Plusieurs blogs (Défense ouverte, Défense en ligne, etc.) ont eu l’occasion de s’étonner, à son propos, d’un dangereux « mélange des genres » … qui n’a pas l’air d’effrayer sa partenaire habituelle de France 2, la journaliste Marie Drucker. Cf. aussi « Mission séduction pour l’armée française », Le Monde diplomatique, septembre 2010.

(4Les plaintes déposées par les parents de militaires morts dans la vallée d’Uzbin, en Afghanistan, ont été classées sans suite, le 3 février, par le parquet du Tribunal aux armées de Paris (TAP), compétent pour les crimes et délits concernant les soldats français à l’étranger.

(5On peut consulter sur le sujet d’autres liens que signale Mars attaque :
 « Libération d’otages », par Olivier Kempf (EGEA) ;
 « Le traitement médiatique de la libération des otages suscite une vive émotion chez les militaires », par [Jean-Dominique Merchet (Secret Défense) ;
 « Petite histoire de journalistes, d’otages, de héros et de vautours », par Romain Mielcareck (ActuDéfense).
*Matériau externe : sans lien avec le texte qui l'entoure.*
$ cat src/rtl/dram_arb_pkg.sv
// Shared definitions for the DRAM port arbiter: FSM states, port indices
// and the memory-mapped STDOUT/halt addresses.
package dram_arb_pkg;

   typedef enum logic [1:0] {
      IDLE  = 2'd0,
      GRANT = 2'd1,
      RESP  = 2'd2
   } arb_state_t;

   localparam logic P_CPU = 1'b0;
   localparam logic P_DMA = 1'b1;

   localparam logic [23:0] STDOUT_ADDR = 24'hFFFFFE;
   localparam logic [23:0] HALT_ADDR   = 24'hFFFFFF;

endpackage

$ cat src/rtl/dram_arb_pick.sv
// Winner selection between the CPU and DMA ports, plus the CPU burst
// counter that guarantees the DMA port a slot every MAX_CPU_BURST grants.
module dram_arb_pick
   import dram_arb_pkg::*;
#(
   parameter int MAX_CPU_BURST = 4
)(
   input  logic clk,
   input  logic rst,
   input  logic clk_en,
   input  logic idle,
   input  logic p0_req,
   input  logic p1_req,
   input  logic halt,
   output logic any_req,
   output logic winner
);

   localparam logic [3:0] MAX_CNT = 4'(MAX_CPU_BURST);

   logic [3:0] burst_cnt;
   logic       p0_eligible;

   assign p0_eligible = p0_req & ~halt;
   assign any_req     = p0_eligible | p1_req;
   assign winner      = (p1_req && (!p0_eligible || burst_cnt >= MAX_CNT)) ? P_DMA : P_CPU;

   // The count only tracks CPU grants that actually made the DMA port wait.
   always_ff @(posedge clk) begin
      if (rst) begin
         burst_cnt <= '0;
      end else if (clk_en && idle) begin
         if (!p1_req || winner == P_DMA) begin
            burst_cnt <= '0;
         end else begin
            burst_cnt <= burst_cnt + 4'd1;
         end
      end
   end

endmodule
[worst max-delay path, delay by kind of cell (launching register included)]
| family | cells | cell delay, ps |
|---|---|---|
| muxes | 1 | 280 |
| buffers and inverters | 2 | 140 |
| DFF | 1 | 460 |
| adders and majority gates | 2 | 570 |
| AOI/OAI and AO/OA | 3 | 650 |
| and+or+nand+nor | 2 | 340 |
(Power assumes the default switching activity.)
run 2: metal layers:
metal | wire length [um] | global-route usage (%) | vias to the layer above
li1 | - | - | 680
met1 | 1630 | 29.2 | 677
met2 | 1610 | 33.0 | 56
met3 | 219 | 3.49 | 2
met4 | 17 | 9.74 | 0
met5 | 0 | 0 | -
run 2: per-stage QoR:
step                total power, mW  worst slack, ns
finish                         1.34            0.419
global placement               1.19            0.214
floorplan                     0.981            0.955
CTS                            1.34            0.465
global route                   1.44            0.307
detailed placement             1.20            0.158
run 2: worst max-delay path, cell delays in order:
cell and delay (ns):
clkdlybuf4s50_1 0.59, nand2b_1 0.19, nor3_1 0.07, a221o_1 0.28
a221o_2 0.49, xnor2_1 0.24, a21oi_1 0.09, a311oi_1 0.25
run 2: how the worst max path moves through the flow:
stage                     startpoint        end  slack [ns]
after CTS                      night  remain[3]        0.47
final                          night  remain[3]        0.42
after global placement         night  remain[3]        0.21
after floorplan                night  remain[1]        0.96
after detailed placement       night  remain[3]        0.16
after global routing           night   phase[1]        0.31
(6Mais qui touchent un effectif en fait limité : soixante-dix morts français, cinquante-cinq Allemands, trois cent soixante-seize Britanniques, mille deux cents Américains.

(7L’antimilitarisme en France ne concernerait, selon la moyenne des sondages, que 15 % environ de la population. Les sondeurs reconnaissent que, s’ils demandaient aux sondés de se définir par rapport à une notion plus « positive » (le pacifisme, par exemple), le score serait plus élevé.